Over two-thirds of the top 30 metros have higher occupancy rates from single-family rentals in BTR communities than other multifamily assets.
![single-family rentals and multifamily rent compared to mortgage](/sites/default/files/inline-images/Screen%20Shot%202024-03-04%20at%201.32.43%20PM%202.png)
4 Biggest Demand Drivers for Single-Family Rentals
But aside from price, what’s driving the demand? Four of the biggest demand drivers for single-family rentals are work-from-home professionals, household growth, the declining affordability of homeownership, and the demographics of Millennials and blue-collar workers.
1. Renters working from home
Because more than half (52%) of full-time workers are now returning back to the office, hybrid work is becoming the norm. Single-family rentals are more accommodating to this shifting demographic than traditional apartments; SFR offers a quieter environment and more space inside the home for the hybrid worker.
2. Household formation growth during the pandemic
Demand is also driven by household formation growth during the pandemic as a result of:
- Employment/wage growth.
- Stimulus payments.
- Increased savings.
3. Declining homebuying affordability
According to the Yardi Matrix report, 61% of renters in the largest metros are priced out of homebuying. The average home mortgage payment reached $2,547 at the end of 2023. Compare this to the average rent of $1,734 and renting looks like the better deal.
![single-family rentals compared to overall multifamily markets occupancy rates](/sites/default/files/inline-images/Screen%20Shot%202024-03-04%20at%201.33.12%20PM.png)
As the affordability of buying a home decreases, single-family rentals are prime for Millennials and blue-collar workers who would like to buy a house, but can’t.
4. Specific demographics
Those averaging a salary of $60,000 to $70,000 a year, individuals aged 24 to 40, and Millennials/blue-collar workers are largely driving the demand for single-family rentals in built-to-rent communities.

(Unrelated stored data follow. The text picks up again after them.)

File: config.mk
export PLATFORM = sky130hd
export DESIGN_NAME = dvp_pixel_packer_flat
export DESIGN_NICKNAME = d
export VERILOG_FILES = /design/src/rtl/dvp_capture_pkg.sv /design/src/rtl/dvp_pixel_packer_if.sv /design/src/rtl/dvp_byte_pair.sv /design/src/rtl/dvp_pixel_packer.sv /design/src/flat_wrapper.sv
export SDC_FILE = /design/constraint.sdc
export NUM_CORES = 1
export LEC_CHECK = 0
export ABC_AREA = 1
export BUFFER_PORTS_ARGS = -buffer_cell sky130_fd_sc_hd__clkbuf_2
export CELL_PAD_IN_SITES_DETAIL_PLACEMENT = 0
export CELL_PAD_IN_SITES_GLOBAL_PLACEMENT = 1
export CORE_ASPECT_RATIO = 0.6
export CORE_MARGIN = 3
export CORE_UTILIZATION = 43
export DETAILED_ROUTE_END_ITERATION = 10
export PLACE_DENSITY = 0.89
export SKIP_CTS_REPAIR_TIMING = 1
export SLEW_MARGIN = 20
export SYNTH_ARGS = -nofsm -noshare
export SYNTH_HDL_FRONTEND = slang
export SYNTH_HIERARCHICAL = 1
export SYNTH_SLANG_ARGS = --single-unit
File: constraint.sdc
create_clock -name clk -period 6.1 [get_ports clk]
set_input_delay 0.305 -clock clk [delete_from_list [all_inputs] [get_ports clk]]
set_output_delay 0.305 -clock clk [all_outputs]
set_load 0.005 [all_outputs]
File: src/rtl/dvp_capture_pkg.sv
// Shared types for the DVP capture path: FSM encoding, default counter widths, word layout.
package dvp_capture_pkg;

   localparam int PIX_W_DEF  = 12;
   localparam int LINE_W_DEF = 11;
   localparam int WORD_W     = 32;

   typedef enum logic [1:0] {
      ST_IDLE,
      ST_WAIT_VS,
      ST_WAIT_FS,
      ST_CAPTURE
   } cap_state_t;

   typedef struct packed {
      logic [15:0] pix1;
      logic [15:0] pix0;
   } word_t;

   // First byte on the wire is the high half of the RGB565 pixel.
   function automatic logic [15:0] rgb565(input logic [7:0] byte0, input logic [7:0] byte1);
      return {byte0, byte1};
   endfunction

endpackage

File: src/rtl/dvp_pixel_packer_if.sv
// Packed-pixel word stream from the DVP packer towards the SDRAM write FIFO.
interface dvp_pixel_packer_if;
   import dvp_capture_pkg::*;

   logic              out_valid;
   logic              out_ready;
   logic [WORD_W-1:0] out_data;
   logic              out_sof;
   logic              out_eol;

   modport master (output out_valid, out_data, out_sof, out_eol, input out_ready);
   modport slave  (input out_valid, out_data, out_sof, out_eol, output out_ready);
endinterface

File: src/rtl/dvp_byte_pair.sv
// DVP pin register (S0) plus byte-phase assembly into RGB565 pixel strobes.
// Latency: pixel_valid is combinational from S0, one edge after the second byte is on the pins.
// Backpressure: none; pixels are produced at the camera rate and must be consumed.
module dvp_byte_pair
   import dvp_capture_pkg::*;
#(
   parameter bit VSYNC_ACTIVE_HIGH = 1'b1
) (
   input  logic        clk,
   input  logic        reset,
   input  logic [7:0]  dvp_data,
   input  logic        dvp_href,
   input  logic        dvp_vsync,
   input  logic        assemble,
   input  logic        clear,
   output logic        vs_act,
   output logic        href_fall,
   output logic        pixel_valid,
   output logic [15:0] pixel
);
   logic [7:0] s0_data;
   logic [7:0] byte0_q;
   logic       s0_href;
   logic       s0_vsync;
   logic       href_prev;
   logic       phase_q;

   always_ff @(posedge clk) begin
      if (reset) begin
         s0_data   <= '0;
         s0_href   <= 1'b0;
         s0_vsync  <= 1'b0;
         href_prev <= 1'b0;
         phase_q   <= 1'b0;
         byte0_q   <= '0;
      end else begin
         s0_data   <= dvp_data;
         s0_href   <= dvp_href;
         s0_vsync  <= dvp_vsync;
         href_prev <= s0_href;
         // Dropping href discards an odd trailing byte by resetting the phase.
         if (clear || !assemble || !s0_href) begin
            phase_q <= 1'b0;
         end else begin
            phase_q <= !phase_q;
            if (!phase_q) byte0_q <= s0_data;
         end
      end
   end

   assign vs_act      = VSYNC_ACTIVE_HIGH ? s0_vsync : !s0_vsync;
   assign href_fall   = href_prev && !s0_href;
   assign pixel_valid = assemble && s0_href && phase_q && !clear;
   assign pixel       = rgb565(byte0_q, s0_data);

endmodule

File: src/rtl/dvp_pixel_packer.sv
// One-frame DVP capture: RGB565 pixels packed two per word, sof/eol marked, line stats reported.
// Latency: a word is valid 2 edges after its 4th byte is sampled into S0's input (1 edge after S0).
// Backpressure: single output register; a word arriving while it is full and not draining is dropped, overflow set.
module dvp_pixel_packer
   import dvp_capture_pkg::*;
#(
   parameter bit VSYNC_ACTIVE_HIGH = 1'b1,
   parameter int PIX_W             = PIX_W_DEF,
   parameter int LINE_W            = LINE_W_DEF
) (
   input  logic                      clk,
   input  logic                      reset,
   input  logic [7:0]                dvp_data,
   input  logic                      dvp_href,
   input  logic                      dvp_vsync,
   input  logic                      start,
   input  logic                      abort,
   dvp_pixel_packer_if.master        pix,
   output logic                      busy,
   output logic                      done,
   output logic                      overflow,
   output logic [LINE_W-1:0]         line_count,
   output logic [PIX_W-1:0]          line_pixels
);
   cap_state_t       state_q, state_d;
   logic             vs_act, href_fall, pixel_valid;
   logic [15:0]      pixel;
   logic             capture;
   logic             arm, enter_capture, frame_end;
   logic             slot_q;
   logic [15:0]      pix0_q;
   logic [PIX_W-1:0] pix_cnt_q;
   logic             sof_pending_q;
   logic             word_fire, word_eol, load_ok;
   word_t            word_dat;

   assign capture = (state_q == ST_CAPTURE);
   assign busy    = (state_q != ST_IDLE);
   assign load_ok = !pix.out_valid || pix.out_ready;

   dvp_byte_pair #(.VSYNC_ACTIVE_HIGH(VSYNC_ACTIVE_HIGH)) u_byte_pair (
      .clk         (clk),
      .reset       (reset),
      .dvp_data    (dvp_data),
      .dvp_href    (dvp_href),
      .dvp_vsync   (dvp_vsync),
      .assemble    (capture),
      .clear       (abort),
      .vs_act      (vs_act),
      .href_fall   (href_fall),
      .pixel_valid (pixel_valid),
      .pixel       (pixel)
   );

   always_comb begin
      state_d       = state_q;
      arm           = 1'b0;
      enter_capture = 1'b0;
      frame_end     = 1'b0;
      if (abort) begin
         state_d = ST_IDLE;
      end else begin
         case (state_q)
            ST_IDLE:    if (start)   begin state_d = ST_WAIT_VS; arm = 1'b1; end
            ST_WAIT_VS: if (vs_act)  state_d = ST_WAIT_FS;
            ST_WAIT_FS: if (!vs_act) begin state_d = ST_CAPTURE; enter_capture = 1'b1; end
            ST_CAPTURE: if (vs_act)  begin state_d = ST_IDLE; frame_end = 1'b1; end
            default:    state_d = ST_IDLE;
         endcase
      end
   end

   // The raw href pin is one sample ahead of S0, so it tells us whether a
   // word completing now is the last full word of the line.
   always_comb begin
      word_fire = 1'b0;
      word_eol  = 1'b0;
      word_dat  = '0;
      if (capture && !abort && slot_q) begin
         if (pixel_valid) begin
            word_fire     = 1'b1;
            word_dat.pix1 = pixel;
            word_dat.pix0 = pix0_q;
            word_eol      = !dvp_href;
         end else if (href_fall) begin
            word_fire     = 1'b1;
            word_dat.pix1 = 16'h0000;
            word_dat.pix0 = pix0_q;
            word_eol      = 1'b1;
         end
      end
   end

   always_ff @(posedge clk) begin
      if (reset) begin
         state_q       <= ST_IDLE;
         pix.out_valid <= 1'b0;
         pix.out_data  <= '0;
         pix.out_sof   <= 1'b0;
         pix.out_eol   <= 1'b0;
         done          <= 1'b0;
         overflow      <= 1'b0;
         line_count    <= '0;
         line_pixels   <= '0;
         slot_q        <= 1'b0;
         pix0_q        <= '0;
         pix_cnt_q     <= '0;
         sof_pending_q <= 1'b0;
      end else begin
         state_q <= state_d;
         if (abort) begin
            pix.out_valid <= 1'b0;
            slot_q        <= 1'b0;
            pix_cnt_q     <= '0;
            sof_pending_q <= 1'b0;
         end else begin
            if (pix.out_valid && pix.out_ready) pix.out_valid <= 1'b0;
            if (word_fire) begin
               sof_pending_q <= 1'b0;
               if (load_ok) begin
                  pix.out_valid <= 1'b1;
                  pix.out_data  <= word_dat;
                  pix.out_sof   <= sof_pending_q;
                  pix.out_eol   <= word_eol;
               end else begin
                  overflow <= 1'b1;
               end
            end
            if (capture && pixel_valid) begin
               slot_q <= !slot_q;
               if (!slot_q) pix0_q <= pixel;
               if (pix_cnt_q != '1) pix_cnt_q <= pix_cnt_q + PIX_W'(1);
            end else if (!capture || href_fall) begin
               slot_q    <= 1'b0;
               pix_cnt_q <= '0;
            end
            if (capture && href_fall) begin
               line_pixels <= pix_cnt_q;
               if (line_count != '1) line_count <= line_count + LINE_W'(1);
            end
            if (arm) begin
               done       <= 1'b0;
               overflow   <= 1'b0;
               line_count <= '0;
            end
            if (enter_capture) sof_pending_q <= 1'b1;
            if (frame_end) done <= 1'b1;
         end
      end
   end

endmodule

File: src/flat_wrapper.sv
// flat-port wrapper written by rule: the top's interface ports become plain ports
module dvp_pixel_packer_flat import dvp_capture_pkg::*;
#(
   parameter bit VSYNC_ACTIVE_HIGH = 1'b1,
   parameter int PIX_W             = PIX_W_DEF,
   parameter int LINE_W            = LINE_W_DEF
)
  (clk, reset, dvp_data, dvp_href, dvp_vsync, start, abort, busy, done, overflow, line_count, line_pixels, pix_out_valid, pix_out_data, pix_out_sof, pix_out_eol, pix_out_ready);
  dvp_pixel_packer_if pix_i ();
  input  logic clk;
  input  logic reset;
  input  logic [7:0] dvp_data;
  input  logic dvp_href;
  input  logic dvp_vsync;
  input  logic start;
  input  logic abort;
  output logic busy;
  output logic done;
  output logic overflow;
  output logic [LINE_W-1:0] line_count;
  output logic [PIX_W-1:0] line_pixels;
  output wire logic [$bits(pix_i.out_valid)-1:0] pix_out_valid;
  output wire logic [$bits(pix_i.out_data)-1:0] pix_out_data;
  output wire logic [$bits(pix_i.out_sof)-1:0] pix_out_sof;
  output wire logic [$bits(pix_i.out_eol)-1:0] pix_out_eol;
  input wire logic [$bits(pix_i.out_ready)-1:0] pix_out_ready;
  assign pix_out_valid = pix_i.out_valid;
  assign pix_out_data = pix_i.out_data;
  assign pix_out_sof = pix_i.out_sof;
  assign pix_out_eol = pix_i.out_eol;
  assign pix_i.out_ready = pix_out_ready;
  dvp_pixel_packer #(.VSYNC_ACTIVE_HIGH(VSYNC_ACTIVE_HIGH), .PIX_W(PIX_W), .LINE_W(LINE_W)) u_core (.clk(clk), .reset(reset), .dvp_data(dvp_data), .dvp_href(dvp_href), .dvp_vsync(dvp_vsync), .start(start), .abort(abort), .pix(pix_i), .busy(busy), .done(done), .overflow(overflow), .line_count(line_count), .line_pixels(line_pixels));
endmodule
==> flow_summary.yaml, run 1 <==
global_routing:
  grt_pass1_wl_mm: 18.82
  track_usage_pct: 19.32
  grt_pass1_vias: 3741
  met3_usage_pct: 5.070
  grt.overflow.total: 0
  busiest_layer: "met1"
  grtUsageMet1_pct: 31.24
  antenna_found_initial: 0
  grt_max_degree: 49
  use_met2_pct: 24.58
clock_network:
  cts_buffers: 9
  clkSlewWorstSetupHoldPaths_ps: 70
  clock-sinks: 112
  clkLatencyLatePin_ps: 350
  root_buffer: "clkbuf_16"
  cts_max_level: 3
  cts_tree: "built"
  clock_path_buffers: 2
timing:
  setup_viol: 0
  setup_ws_ps: 2985
  drv_slew: 0
  fin_tns_setup_ps: 0
  rsz0062_at_grt: "no"
  slew_headroom_pct: 33.18
  fin_crit_sh_pct: 51.07
  worst_pin_slew_ps: 998.7
  fin_crit_ps: 3115
  final.setup_skew_ps: 6.269
  hold_violations: 0
  max_freq_mhz: 321.0
hold_path:
  min_to: "u_core/u_byte_pair/s0_data[6]$_SDFF_PP0_"
  hp-class: "primary input to flop"
  min_path_cells: 3
  holdCritStartpoint: "dvp_data[6]"
layout:
  fin_nets: 717
  area_delta_synth_final_pct: 16.12
  drive_above_1_share_pct: 15.55
  layout_common_cells: "nor2_1 (144), dfxtp_1 (112), nand2_1 (95)"
  diodes: 0
  nFillCells: 1001
  layout_commonest_cell: "nor2_1"
drt:
  wirelength_mm: 11.41
  ant_nets: 0
  firstDrtPassIters: 6
  via_count: 4173
  drt-wirelength-per-cell_um: 13.65
  viasPerCell: 4.992
  drtIter0Drc: 354
  route.detailed.drc: 0
floorplan:
  chipWidth_um: 139.3
  initial_utilization_pct: 45.30
  die_h_um: 86
  fp.coreArea_um2: 10120
  die-area_um2: 11980
  io_pins: 76
  rows: 28
synth:
  netlist_instances: 630
  synthTopCellsByArea: "dfxtp_1 (49%), nor2_1 (12%), nand2_1 (7.8%)"
  syn_nets: 651
  syn-cell-area_um2: 4587
  synth_cell_types: 29
  ys_seq_area_share_pct: 48.88
  yosysTopAreaCell: "dfxtp_1"
  yosysWarningCount: 6
  yosys.area.top_type_share_pct: 48.88
  synth_seq_cells: 112
  synth_ff_type: "dfxtp_1"
  synth_edf_count: 0
  async_flop_share_pct: 0
  synth_area_per_cell_um2: 7.281
worst_setup_path:
  path_cells: "ha_1 -> nand3_2 -> nor2_1 -> nor2_1 -> nor2_2 -> nand2_4 -> inv_4 -> nor2_1 -> nor3_1"
  regToRegStartpoint: "u_core/state_q[0]$_SDFFE_PP0P_"
  critPathLaunchType: "flop"
  critPathMaxFanout: 35
  crit_slowest_cell: "nor2_1"
  end_kind: "flop"
  rr_worst_depth: 9
  regToRegSetupSlack_ps: 2980
  crit_type: "flop to flop"
  cp.required_ps: 6360
  cpMostUsedCell: "nor2_1"
  arrival_ps: 3370
  r2r-end: "u_core/pix.out_data[22]$_SDFFE_PP0P_"
  max_stage_delay_ps: 780
job:
  maxCapViolations: 0
placement:
  portBuffers: 75
  dp_hpwl_mm: 8.347
  place_ws_ps: 3008
  gp_congestion: 0.9311
power_and_ir_drop:
  leakage_uw: 0.002368
  irDropWorstVdd_v: 0.0001624
  p_per_area_nw_per_um2: 260.7
outcome:
  status: "finished clean"
[flip-flops by register name, indices dropped and copies added (netlist names), 2 cells and up]
name / flops
u_core/u_byte_pair/byte0_q: 8
u_core/pix_cnt_q: 12
u_core/line_pixels: 12
u_core/pix.out_data: 32
u_core/u_byte_pair/s0_data: 8
u_core/pix0_q: 16
u_core/state_q: 2
u_core/line_count: 11
[area by class of cell]
| cell class | count | area [um^2] | share of cell area, % |
|---|---|---|---|
| clock buffers | 12 | 256.5 | 4.816 |
| inverters | 76 | 287.8 | 5.403 |
| clock inverters | 4 | 51.30 | 0.9631 |
| well taps | 135 | 168.9 | 3.171 |
| repair buffers | 76 | 382.9 | 7.188 |
| flip-flops and latches | 112 | 2242 | 42.10 |
| multi-input cells | 421 | 1937 | 36.36 |
[critical path: cells and delay by family, from the launching register on]
kind          cells  cell delay [ps]
flops             1              380
simple gates      7             1880
buf+inv           1              350
fa+ha+maj         1              390
[worst max path at each step]
| stage | slack, ps | startpoint | cells after the start | end |
|---|---|---|---|---|
| floorplan | 4100 | u_core/state_q[0]$_SDFFE_PP0P_ | 10 | u_core/pix0_q[10]$_SDFFE_PP0P_ |
| global placement | 3230 | u_core/state_q[0]$_SDFFE_PP0P_ | 9 | u_core/pix.out_data[25]$_SDFFE_PP0P_ |
| detailed placement | 3010 | u_core/state_q[0]$_SDFFE_PP0P_ | 9 | u_core/pix.out_data[25]$_SDFFE_PP0P_ |
| CTS | 2960 | u_core/state_q[0]$_SDFFE_PP0P_ | 9 | u_core/pix.out_data[22]$_SDFFE_PP0P_ |
| global route | 2660 | u_core/state_q[0]$_SDFFE_PP0P_ | 9 | u_core/pix.out_data[22]$_SDFFE_PP0P_ |
| finish | 2980 | u_core/state_q[0]$_SDFFE_PP0P_ | 9 | u_core/pix.out_data[22]$_SDFFE_PP0P_ |
[power breakdown]
part	switching, uW	internal (uW)
Combinational	31.2	13.1
Sequential	5.47	736
Clock	261	342
Total	297	1090
[logic make-up (layout without fill, tap and decap cells)]
| kind of cell | Yosys count | count (layout) | synth area share (%) |
|---|---|---|---|
| AND/OR/NAND/NOR | 305 | 305 | 28.29 |
| flip-flops | 112 | 112 | 48.88 |
| XOR/XNOR | 1 | 1 | 0.1910 |
| buffers and inverters | 97 | 168 | 8.892 |
| AO/OA/AOI/OAI | 109 | 109 | 12.11 |
| adder cells (fa/ha/maj) | 6 | 6 | 1.637 |
[synth_stat cells (2+ instances only)]
| cell type | number |
|---|---|
| buf_6 | 3 |
| nand2_2 | 2 |
| o21ai_0 | 56 |
| nor2_2 | 3 |
| nand2_1 | 95 |
| nor3_1 | 13 |
| nand3b_1 | 2 |
| dfxtp_1 | 112 |
| nor2_4 | 2 |
| nor2_1 | 144 |
| buf_4 | 3 |
| inv_2 | 4 |
| inv_1 | 71 |
| clkbuf_1 | 9 |
| ha_1 | 6 |
| buf_2 | 6 |
| nand4_1 | 4 |
| a21oi_1 | 50 |
| nand3_1 | 35 |
[per-layer routing]
layer	part of all wire [%]	wire, um
met5	0	0
met4	0.46	53
met3	8.2	940
met2	37	4256
met1	54	6165
[per-stage QoR]
step / total power (uW) / hold slack, ps / utilization, % / cell area, um^2 / instances
4_1_cts: 1401 / 135.3 / 52.61 / 5326 / 836
2_1_floorplan: 784.6 / 376.2 / - / 4587 / 630
5_1_grt: 1438 / 138.0 / 52.61 / 5326 / 836
3_3_place_gp: 801.0 / 449.5 / 49.57 / 5019 / 820
6_report: 1388 / 146.4 / 52.61 / 5326 / 836
3_5_place_dp: 802.4 / 461.9 / 49.57 / 5019 / 820
Note: power is estimated with default switching activity, not from simulation.
==> inputs of run 2 (changes only) <==
--- a/config.mk
+++ b/config.mk
@@ -11,9 +11,9 @@
 export CELL_PAD_IN_SITES_GLOBAL_PLACEMENT = 1
 export CORE_ASPECT_RATIO = 0.6
 export CORE_MARGIN = 3
-export CORE_UTILIZATION = 43
+export CORE_UTILIZATION = 40
 export DETAILED_ROUTE_END_ITERATION = 10
-export PLACE_DENSITY = 0.89
+export PLACE_DENSITY = 0.84
 export SKIP_CTS_REPAIR_TIMING = 1
 export SLEW_MARGIN = 20
 export SYNTH_ARGS = -nofsm -noshare
==> constraint.sdc (replaced) <==
create_clock -name clk -period 3.1 [get_ports clk]
set_input_delay 0.155 -clock clk [delete_from_list [all_inputs] [get_ports clk]]
set_output_delay 0.155 -clock clk [all_outputs]
set_load 0.005 [all_outputs]
==> flow_summary.yaml, run 2 (synthesis results as in run 1) <==
outcome:
  status: "complete, but fails checks"
  violations: "negative hold slack"
clock_network:
  clock_path_buffers: 2
  cts_tree: "built"
  clock-sinks: 112
  cts_max_level: 3
  root_buffer: "clkbuf_16"
  cts_buffers: 9
  clkLatencyLatePin_ps: 340
  clkSlewWorstSetupHoldPaths_ps: 70
placement:
  gp_congestion: 0.8592
  place_area_um2: 5061
  portBuffers: 75
  dp_hpwl_mm: 8.369
power_and_ir_drop:
  leakage_uw: 0.002398
  irDropWorstVdd_v: 0.0002526
  p_per_area_nw_per_um2: 506.8
floorplan:
  chipWidth_um: 144.2
  die-area_um2: 12830
  initial_utilization_pct: 42.14
  rows: 29
  io_pins: 76
  fp.coreArea_um2: 10890
  die_h_um: 88.95
hold_path:
  min_to: "u_core/u_byte_pair/vs_act$_SDFF_PP0_"
  hp-class: "primary input to flop"
  min_path_cells: 3
  holdCritStartpoint: "dvp_vsync"
timing:
  fin_crit_sh_pct: 80.93
  setup_viol: 0
  rsz0062_at_grt: "no"
  fin_tns_setup_ps: 0
  fin_crit_ps: 2509
  worst_pin_slew_ps: 557.8
  final.setup_skew_ps: 6.588
  holdWs_ps: -5.811
  slew_headroom_pct: 62.68
  hold_violations: 5
  max_freq_mhz: 398.6
  drv_slew: 0
global_routing:
  grt_pass1_vias: 3720
  grt.overflow.total: 0
  track_usage_pct: 18.17
  grt_pass1_wl_mm: 18.55
  antenna_found_initial: 0
  grt_max_degree: 48
layout:
  layout_commonest_cell: "nor2_1"
  drive_above_1_share_pct: 16.12
  largest_reg_flops: 32
  area_delta_synth_final_pct: 17.21
  fin_nets: 723
  layout_common_cells: "nor2_1 (144), dfxtp_1 (112), nand2_1 (95)"
  largest-register: "u_core/pix.out_data"
  reg.largest.list: "u_core/pix.out_data (32), u_core/pix0_q (16)"
  regArea_um2: 2242
  nFillCells: 1111
  diodes: 0
  multi_input_area_um2: 1937
  finish.instance_area_um2: 5376
drt:
  viasPerCell: 4.947
  ant_nets: 0
  wirelength_mm: 11.27
  drtIter0Drc: 282
  drt-wirelength-per-cell_um: 13.32
  route.detailed.drc: 0
  via_count: 4185
  firstDrtPassIters: 4
worst_setup_path:
  cp.required_ps: 3370
  rr_worst_depth: 10
  crit_type: "flop to flop"
  arrival_ps: 2780
  r2r-end: "u_core/pix.out_data[25]$_SDFFE_PP0P_"
  end_kind: "flop"
  regToRegStartpoint: "u_core/state_q[0]$_SDFFE_PP0P_"
  critPathMaxFanout: 35
  critPathLaunchType: "flop"
  regToRegSetupSlack_ps: 590
job:
  maxCapViolations: 0
[run 2: cell count changes in the layout (fill, tap and decap cells not counted), sizes merged]
cell         before  now
buf               1    6
inv              77   78
clkinv            1    3
dlygate4sd3       0    1
clkbuf           87   84
[run 2: final cells by class]
cell class	instances	area share [%]
Tap cell	139	3.235
Timing Repair Buffer	82	8.006
Multi-Input combinational cell	421	36.03
Clock buffer	9	4.189
Sequential cell	112	41.70
Inverter	76	5.353
Clock inverter	7	1.489
[run 2: power breakdown]
part	total (uW)	internal [uW]	switching (uW)
Combinational	89.9	28.3	61.6
Clock	1180	637	539
Sequential	1460	1450	11.5
Total	2720	2110	612
[run 2: critical path: stages (launching register included)]
cell     delay [ps]
dfxtp_1         390
ha_1            390
nand3_2         170
nor2_1          160
buf_4           160
nor2_1           50
nor2_2          200
nand2_4         250
inv_4           360
nand3_1         150
a21oi_1         140
[run 2: worst max-delay path by stage]
| stage | from | slack, ps | end | cells past startpoint |
|---|---|---|---|---|
| detailed placement | u_core/state_q[0]$_SDFFE_PP0P_ | 630 | u_core/pix.out_data[25]$_SDFFE_PP0P_ | 10 |
| global route | u_core/state_q[0]$_SDFFE_PP0P_ | 320 | u_core/pix.out_data[23]$_SDFFE_PP0P_ | 10 |
| CTS | u_core/state_q[0]$_SDFFE_PP0P_ | 600 | u_core/pix.out_data[19]$_SDFFE_PP0P_ | 10 |
| global placement | u_core/state_q[0]$_SDFFE_PP0P_ | 760 | u_core/pix.out_data[24]$_SDFFE_PP0P_ | 10 |
| floorplan | u_core/state_q[0]$_SDFFE_PP0P_ | 1100 | u_core/pix0_q[10]$_SDFFE_PP0P_ | 10 |
| finish | u_core/state_q[0]$_SDFFE_PP0P_ | 590 | u_core/pix.out_data[25]$_SDFFE_PP0P_ | 10 |
[run 2: per-layer routing]
layer | up-vias | GRT usage (%) | wire, um
met5 | - | 0 | 0
met4 | 0 | 2.794 | 64
met3 | 6 | 4.169 | 910
met2 | 147 | 24.01 | 4212
met1 | 1893 | 29.86 | 6083
li1 | 2139 | - | -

SFR development trends indicate that flexible designs and lot size by location are based on consumer preferences. For example, young singles and couples prefer pet-friendly units, while young families prefer large common areas.
RELATED: Multifamily rent remains flat at $1,710 in January
Development Trends
The four biggest single-family rental development trends as of 2024 include:
- Amenities. On-site maintenance and community areas are the most popular. Better parking, storage, privacy, and yard space is also highly desired.

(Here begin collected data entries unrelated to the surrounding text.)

==> config.mk <==
export PLATFORM = sky130hd
export DESIGN_NAME = lane_phase_controller
export DESIGN_NICKNAME = d
export VERILOG_FILES = /design/src/rtl/lane_phase_controller.sv
export SDC_FILE = /design/constraint.sdc
export NUM_CORES = 1
export LEC_CHECK = 0
export BUFFER_PORTS_ARGS = -buffer_cell sky130_fd_sc_hd__buf_2
export CORE_MARGIN = 3
export CORE_UTILIZATION = 44
export DETAILED_ROUTE_END_ITERATION = 12
export PLACE_DENSITY = 0.83
export SYNTH_ARGS = -nofsm -noshare
export SYNTH_HDL_FRONTEND = slang
export SYNTH_SLANG_ARGS = --single-unit
==> constraint.sdc <==
create_clock -name clk -period 3.1 [get_ports clk]
set_input_delay 0.62 -clock clk [delete_from_list [all_inputs] [get_ports clk]]
set_output_delay 0.62 -clock clk [all_outputs]
set_load 0.02 [all_outputs]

- Smart home technology. This has become a “must” and will likely be standard soon, according to Yardi. Developers should plan for future demand such as electric vehicle charging in garages.
- Homes designed for frequent moving. Single-family rentals are using resilient materials like laminate faux wood flooring to maintain a durable, sleek look. Units are designed with wider hallways to accommodate the moving of furniture in and out of the home.
- Flexibility. Target demographics and location influence the design of build-to-rent communities. While younger renters would prefer pet-friendly units and large common areas, older singles and couples prefer an attached garage.